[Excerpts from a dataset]
[Start of Attachment]
## src/rtl/conv_loop_sequencer.sv

```systemverilog
// Convolution loop sequencer: walks i/j/k/m/n/l one tap per cycle, flags padding,
// accumulator clear and last tap, and delays the last-tap strobe into en_save.
module conv_loop_sequencer #(
  parameter int CONV_DIM_IMG    = 32,
  parameter int CONV_DIM_KERNEL = 5,
  parameter int CONV_DIM_CH     = 3,
  parameter int CONV_OUT_CH     = 32,
  parameter int CONV_DIM_OUT    = 32,
  parameter int STRIDE          = 1,
  parameter int PADDING         = 2,
  parameter int SAVE_LAT        = 2
) (
  input  logic       clk,
  input  logic       reset,
  input  logic       start,
  input  logic       stall,
  output logic       busy,
  output logic       done,
  output logic       enable,
  output logic       en_save,
  output logic [7:0] i,
  output logic [7:0] j,
  output logic [7:0] k,
  output logic [7:0] l,
  output logic [7:0] m,
  output logic [7:0] n,
  output logic       tap_valid,
  output logic       acc_clear,
  output logic       last_tap,
  output logic [1:0] state_dbg
);

  typedef enum logic [1:0] {
    S_IDLE  = 2'd0,
    S_RUN   = 2'd1,
    S_DRAIN = 2'd2,
    S_FIN   = 2'd3
  } state_t;

  localparam logic [7:0]  CH_MAX  = 8'(CONV_DIM_CH - 1);
  localparam logic [7:0]  K_MAX   = 8'(CONV_DIM_KERNEL - 1);
  localparam logic [7:0]  OUT_MAX = 8'(CONV_DIM_OUT - 1);
  localparam logic [7:0]  OCH_MAX = 8'(CONV_OUT_CH - 1);
  localparam logic [15:0] STR_W   = 16'(STRIDE);
  localparam logic [15:0] PAD_W   = 16'(PADDING);
  localparam logic [15:0] IMG_W   = 16'(CONV_DIM_IMG);

  state_t              state;
  logic [SAVE_LAT-1:0] save_sr;
  logic                wrap_l, wrap_n, wrap_m, wrap_k, wrap_j, final_tap;
  logic [15:0]         row, col;

  assign state_dbg = state;
  assign enable    = (state == S_RUN) && !stall;
  assign en_save   = save_sr[SAVE_LAT-1];

  // Flags are gated by RUN so they read 0 in idle/reset even though the indices are 0.
  assign acc_clear = (state == S_RUN) && (m == 8'd0) && (n == 8'd0) && (l == 8'd0);
  assign last_tap  = (state == S_RUN) && (m == K_MAX) && (n == K_MAX) && (l == CH_MAX);

  assign wrap_l    = (l == CH_MAX);
  assign wrap_n    = wrap_l && (n == K_MAX);
  assign wrap_m    = wrap_n && (m == K_MAX);
  assign wrap_k    = wrap_m && (k == OUT_MAX);
  assign wrap_j    = wrap_k && (j == OUT_MAX);
  assign final_tap = wrap_j && (i == OCH_MAX);

  assign row = 16'(STR_W * {8'd0, j}) + {8'd0, m};
  assign col = 16'(STR_W * {8'd0, k}) + {8'd0, n};
  assign tap_valid = (row >= PAD_W) && ((row - PAD_W) < IMG_W) &&
                     (col >= PAD_W) && ((col - PAD_W) < IMG_W);

  always_ff @(posedge clk) begin
    if (reset) begin
      state   <= S_IDLE;
      busy    <= 1'b0;
      done    <= 1'b0;
      save_sr <= '0;
      i <= 8'd0; j <= 8'd0; k <= 8'd0; l <= 8'd0; m <= 8'd0; n <= 8'd0;
    end else begin
      // The save delay line runs every cycle so stalls never shift en_save timing.
      save_sr <= SAVE_LAT'({save_sr, enable && last_tap});
      done    <= 1'b0;
      case (state)
        S_IDLE: begin
          if (start) begin
            state <= S_RUN;
            busy  <= 1'b1;
            i <= 8'd0; j <= 8'd0; k <= 8'd0; l <= 8'd0; m <= 8'd0; n <= 8'd0;
          end
        end
        S_RUN: begin
          if (enable) begin
            if (final_tap) begin
              state <= S_DRAIN;
            end else begin
              l <= wrap_l ? 8'd0 : l + 8'd1;
              if (wrap_l) n <= wrap_n ? 8'd0 : n + 8'd1;
              if (wrap_n) m <= wrap_m ? 8'd0 : m + 8'd1;
              if (wrap_m) k <= wrap_k ? 8'd0 : k + 8'd1;
              if (wrap_k) j <= wrap_j ? 8'd0 : j + 8'd1;
              if (wrap_j) i <= i + 8'd1;
            end
          end
        end
        S_DRAIN: begin
          if (save_sr == '0) begin
            state <= S_FIN;
            done  <= 1'b1;
            busy  <= 1'b0;
          end
        end
        S_FIN:   state <= S_IDLE;
        default: state <= S_IDLE;
      endcase
    end
  end

endmodule

```

## config.mk

```make
export PLATFORM = sky130hd
export DESIGN_NAME = conv_loop_sequencer
export DESIGN_NICKNAME = d
export VERILOG_FILES = /design/src/rtl/conv_loop_sequencer.sv
export SDC_FILE = /design/constraint.sdc
export NUM_CORES = 1
export LEC_CHECK = 0
export CORE_MARGIN = 2
export CORE_UTILIZATION = 45
export DETAILED_ROUTE_END_ITERATION = 16
export PLACE_DENSITY_LB_ADDON = 0.2
export REMOVE_ABC_BUFFERS = 1
export SYNTH_ARGS = -nofsm -noshare
export SYNTH_HDL_FRONTEND = slang
export SYNTH_SLANG_ARGS = --single-unit
```

## constraint.sdc

```tcl
create_clock -name clk -period 5.88 [get_ports clk]
set_input_delay 0.882 -clock clk [delete_from_list [all_inputs] [get_ports clk]]
set_output_delay 0.882 -clock clk [all_outputs]
set_load 0.1 [all_outputs]
```

; Word level (Yosys, flattened, before mapping)
; Cells that the tools add are included.
[totals]
out_inout_bits = 57
input_bits = 4
wordCells = 115
ff_bits = 54
[classes]
eq_ne = 19
magnitude_cmp = 4
n_bitwise = 1
mux = 38
reduce_logical = 33
n_addsub = 10
[ops]
columns = operator, n
row1 = two-way mux 8 bit, 23
row2 = one-hot mux 8 bit (2 select lines), 6
row3 = "adder 8 x 1 -> 8 bit, second input constant", 6
row4 = "< comparator 16 x 6 -> 1 bit, second input constant", 2
row5 = AND reduction 5 bit, 5
row6 = "== test 8 x 5 -> 1 bit, second input constant", 3
row7 = logical NOT 8 bit, 3
row8 = "inequality test 2 bit, second input constant", 10
row9 = "subtractor 9 x 2 -> 10 bit, second input constant", 2
row10 = adder 8 x 8 -> 9 bit, 2
row11 = ">= comparator 9 x 2 -> 1 bit, second input constant", 2
row12 = "== test 8 x 3 -> 1 bit, second input constant", 2
row13 = logical AND 1 bit, 16
row14 = "== test 8 x 2 -> 1 bit, second input constant", 1
row15 = two-way mux 2 bit, 4
row16 = one-hot mux 2 bit (4 select lines), 1
row17 = AND reduction 4 bit, 2
row18 = "== test 2 bit, second input constant", 2
row19 = logical NOT 2 bit, 2
row20 = nonzero test 2 bit, 2
row21 = two-way mux 1 bit, 3
row22 = AND reduction 3 bit, 1
row23 = "== test 2 x 1 -> 1 bit, second input constant", 1
row24 = one-hot mux 1 bit (2 select lines), 1
row25 = 3 further kinds, 3

; Depth between registers and ports, before layout
[logic_depth]
word_depth = 10
depth_mapped = 11
mapped_depth_nobuf = 9

; Least setup slack after synthesis
; OpenSTA, ideal clock, no wires.
[synth_path]
path_type = reg-to-output
start = register j[0]
end = output tap_valid
slack_ns = -2.203
path_buffers = 0
t_arrival_ns = 7.201
path_stages_with_launch = 10
t_required_ns = 4.998
path_cell_list = dfxtp_1 -> ha_1 -> inv_1 -> fa_1 -> nor2b_1 -> o22ai_1 -> xnor2_1 -> nand3_1 -> xor2_1 -> a2111oi_0
[synth_via]
elab_chain_len = 6
word_cells_on_any_way = 7
cone_classes = add/sub: 2 / order compare: 2 / reduce/logical: 3
[synth_rtl]
columns = element, line_no
row1 = from (decl), 22  ; output logic [7:0] j,
row2 = from (signal assigned), 101  ; if (wrap_k) j <= wrap_j ? 8'd0 : j + 8'd1;
row3 = adder 8 x 8 -> 9 bit (*), 68  ; assign row = 16'(STR_W * {8'd0, j}) + {8'd0, m};
row4 = subtractor 9 x 2 -> 10 bit, 70  ; assign tap_valid = (row >= PAD_W) && ((row - PAD_W) < IMG_W) &&
row5 = < comparator 16 x 6 -> 1 bit, 70
row6 = logical AND 1 bit (*) (2 in series), 70
row7 = logical AND 1 bit (*), 71  ; (col >= PAD_W) && ((col - PAD_W) < IMG_W);
row8 = to (decl), 27  ; output logic tap_valid,
; Mark *: on every way between the ends. The rest lies on a longest branch, timed or not.

; Worst setup path in the final report
; Ends and elaborated chain as after synthesis.

==> results by group <==
Status
  • Outcome: finished clean

Setup path
  • Arr. time, crit path: around 3.9 ns
  • WS Path Type: reg -> out
  • CP max stage delay: between 1 and 1.5 ns
  • CP Cell Sequence: ha_1, inv_1, fa_1, nor2b_1, o22ai_1, xnor2_1, nand3_1, xor2_1, a2111oi_0, clkdlybuf4s50_1
  • CP max-delay cell: clkdlybuf4s50_1
  • Critical Path End Type: output port
  • Required @ worst endpoint: approximately 5.0 ns
  • Reg-to-reg slack, setup: about 2.5 ns
  • Crit start category: flop
  • Worst reg-to-reg path cell count: 8
  • Crit path max fanout: 6

GRT
  • Remaining global-route overflow: 0
  • GRT Resource Usage Total: roughly 22%
  • First-pass GRT wire length: ~15000 um
  • Initial antenna violation count: 0
  • Largest net degree at the start of global routing: 38
  • Vias in the first global route: approximately 3100

Floorplan
  • FP Rows: 32
  • Die width: 94.1 um
  • Core area: approximately 7800 um2
  • Die height: 94.1 um
  • Die area: approximately 8900 um2
  • Initial core utilization: between 40% and 50%
  • Top Ports: slightly above 60

Drt
  • Drt drc: 0
  • Via count: approximately 3500
  • DR iter-0 viols: 153
  • WL final: roughly 9300 um
  • Final ANT Viol Nets: 0
  • Post-DR wirelength/cell: about 15 um
  • First-pass DRT Iterations: 4
  • Routed vias/inst: approximately 5.8

Worst hold path
  • Hold path depth: 1
  • Hold crit path type: reg -> reg

Clock tree
  • Max clock buf depth: 2
  • Hold buffers post-CTS: 0
  • Clock Tree Root: clkbuf_8
  • Cts repair resizes: 0
  • H-tree Lvls: 2
  • Clk slew on worst S/H paths: 0.10 ns
  • Worst skew pair latency: between 0.3 and 0.4 ns
  • TritonCTS clock tree: built
  • Clock sink count: 54
  • Setup bufs post-CTS: 0
  • Cts bufs inserted: 5

Flow run
  • Max-cap viol count: 0

Synth
  • Synthesized flop and latch total: 54
  • Post-synth ARST share: 0%
  • EDFF count, synth: 0
  • Ys flop type: dfxtp_1
  • Cell count after synthesis: around 450
  • Synthesized area: around 3700 um2
  • Ys Warns: 0
  • Sequential share of the synthesized area: between 20% and 30%
  • Syn avg cell area: slightly above 8 um2
  • Synth cell types: 65

STA
  • Max Clock Skew: 0.0130 ns
  • Max Freq: roughly 0.21 GHz
  • Final hold violations: 0
  • RSZ-0062 raised after global routing: no
  • Finish-stage setup viols: 0
  • Final worst slack: between 1 and 1.5 ns
  • Minimum clock period: 4.78 ns
  • Post-route clock period utilization: between 80 and 90%
  • Slew Limit Fails: 0
  • Worst-Margin Slew: 0.992 ns
  • Max transition margin: between 30% and 40%

Placed design
  • Setup WS pre-CTS: 1.43 ns
  • Buffers on Ports: 60
  • Final HPWL DP: 6990 um
  • Placed inst area: roughly 4300 um2
  • GP Congestion: approximately 0.83

Final layout
  • Final nets: 538
  • ANT cells: 0
  • Post-layout util: 56.5%
  • Design area: approximately 4400 um2
  • Area growth syn-to-layout: 20.8%
  • Layout cells sized above 1: 4.76%

Power
  • Power density over the cells: about 320 nW/um2
  • Static leakage: 1.65 nW
  • Tot Pwr: between 1 and 1.5 mW
  • Max rail drop VDD: slightly above 0.2 mV
## power by group
part	switching, mW	total, mW	internal (mW)
combinational	0.571	0.772	0.201
sequential	0.0305	0.421	0.391
clock	0.125	0.223	0.0977
## state kept, by name (all words and copies together), names as in the netlist
register	cells
n	8
done	1
busy	1
l	8
k	8
j	8
i	8
state_dbg	2
m	8
save_sr	2
## layout make-up
class,count,area [um2]
fillers,757,3390
multi-input cells,367,2450
flip-flops and latches,54,1080
repair buffers,61,608
well taps,102,128
clock buffers,7,86.3
inverters,14,52.6
clock inverters,1,8.76
## cells in the mapped netlist, types with 3 or more instances
cell type | number | area, um2
a211o_1 | 3 | 26.3
nand2b_1 | 4 | 25.0
ha_1 | 29 | 363
a31oi_1 | 6 | 37.5
nor4_1 | 6 | 37.5
buf_6 | 3 | 33.8
o21ai_0 | 18 | 90.1
nor2_1 | 45 | 169
nand2_1 | 29 | 109
dfxtp_1 | 54 | 1080
nor2b_1 | 6 | 37.5
a211oi_1 | 5 | 37.5
nand3b_1 | 8 | 60.1
or3_1 | 6 | 37.5
clkbuf_1 | 5 | 18.8
nor3_1 | 26 | 130
xor2_1 | 8 | 70.1
inv_1 | 13 | 48.8
xnor2_1 | 19 | 166
nor4b_1 | 3 | 26.3
and3_1 | 15 | 93.8
and4_1 | 3 | 26.3
o22ai_1 | 3 | 18.8
nand4_1 | 9 | 56.3
a21oi_1 | 38 | 190
a21o_1 | 4 | 30.0
nor3b_1 | 4 | 30.0
or4_1 | 4 | 30.0
o31ai_1 | 4 | 30.0
and2_1 | 3 | 18.8
nand3_1 | 19 | 95.1
## metrics by stage
step / std cells / hold slack (ns) / setup TNS [ns]
after CTS: 606 / 0.492 / 0
after detailed placement: 598 / 0.477 / 0
final: 606 / 0.490 / 0
after floorplan: 435 / 0.453 / -2.20
after global placement: 598 / 0.466 / 0
after global routing: 606 / 0.522 / 0
## worst paths after layout
kind | end | start
hold reg to reg | save_sr[1] | save_sr[0]
setup reg to reg | j[4] | state_dbg[1]
setup / recovery | tap_valid | j[0]
hold / removal | save_sr[1] | save_sr[0]
## cell usage in the layout, fill, tap and decap left out, drive strengths merged, types with 4 or more instances in the layout
cell | Yosys | layout
clkdlybuf4s50 | 0 | 60
dfxtp | 54 | 54
nor2 | 45 | 45
a21oi | 39 | 39
nand2 | 29 | 29
ha | 29 | 29
nor3 | 27 | 27
o21ai | 21 | 21
nand3 | 19 | 19
xnor2 | 19 | 19
and3 | 15 | 15
inv | 13 | 14
nand4 | 9 | 9
xor2 | 8 | 8
nand3b | 8 | 8
nor4 | 7 | 7
clkbuf | 5 | 7
a31oi | 6 | 6
or3 | 6 | 6
nor2b | 6 | 6
a211oi | 5 | 5
nor3b | 5 | 5
a21o | 5 | 5
and4 | 5 | 5
nand2b | 4 | 4
o31ai | 4 | 4
or4 | 4 | 4
## worst max-delay path: cells and delay by family, from the launching register on
kind / cells / cell delay (ns)
simple gates: 2 / 0.34
xor+xnor: 2 / 0.34
fa+ha+maj: 2 / 0.62
compound gates: 2 / 0.56
buf+inv: 2 / 1.28
flops: 1 / 0.45
## logic make-up after synthesis
group | Yosys count | synth area share (%)
buf+inv | 26 | 3.36
compound gates | 99 | 16.9
flops | 54 | 29.6
simple gates | 208 | 32.1
xor+xnor | 27 | 6.47
mux | 2 | 0.548
fa+ha+maj | 31 | 11.0
## metal layers
| metal | track usage, % | vias to the layer above | part of all wire [%] |
|---|---|---|---|
| met5 | 0 | - | 0 |
| met4 | 5.43 | 0 | 1.3 |
| met3 | 3.77 | 14 | 4.7 |
| met2 | 34.3 | 77 | 46 |
| met1 | 30.2 | 1659 | 48 |
| li1 | - | 1760 | - |
No activity file was read; power rests on OpenSTA's default activity.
[End of Attachment]
[Your goal]
Reproduce each line of the records in which the word "types" appears.

[Response area]
  • Synth cell types: 65
## cells in the mapped netlist, types with 3 or more instances
## cell usage in the layout, fill, tap and decap left out, drive strengths merged, types with 4 or more instances in the layout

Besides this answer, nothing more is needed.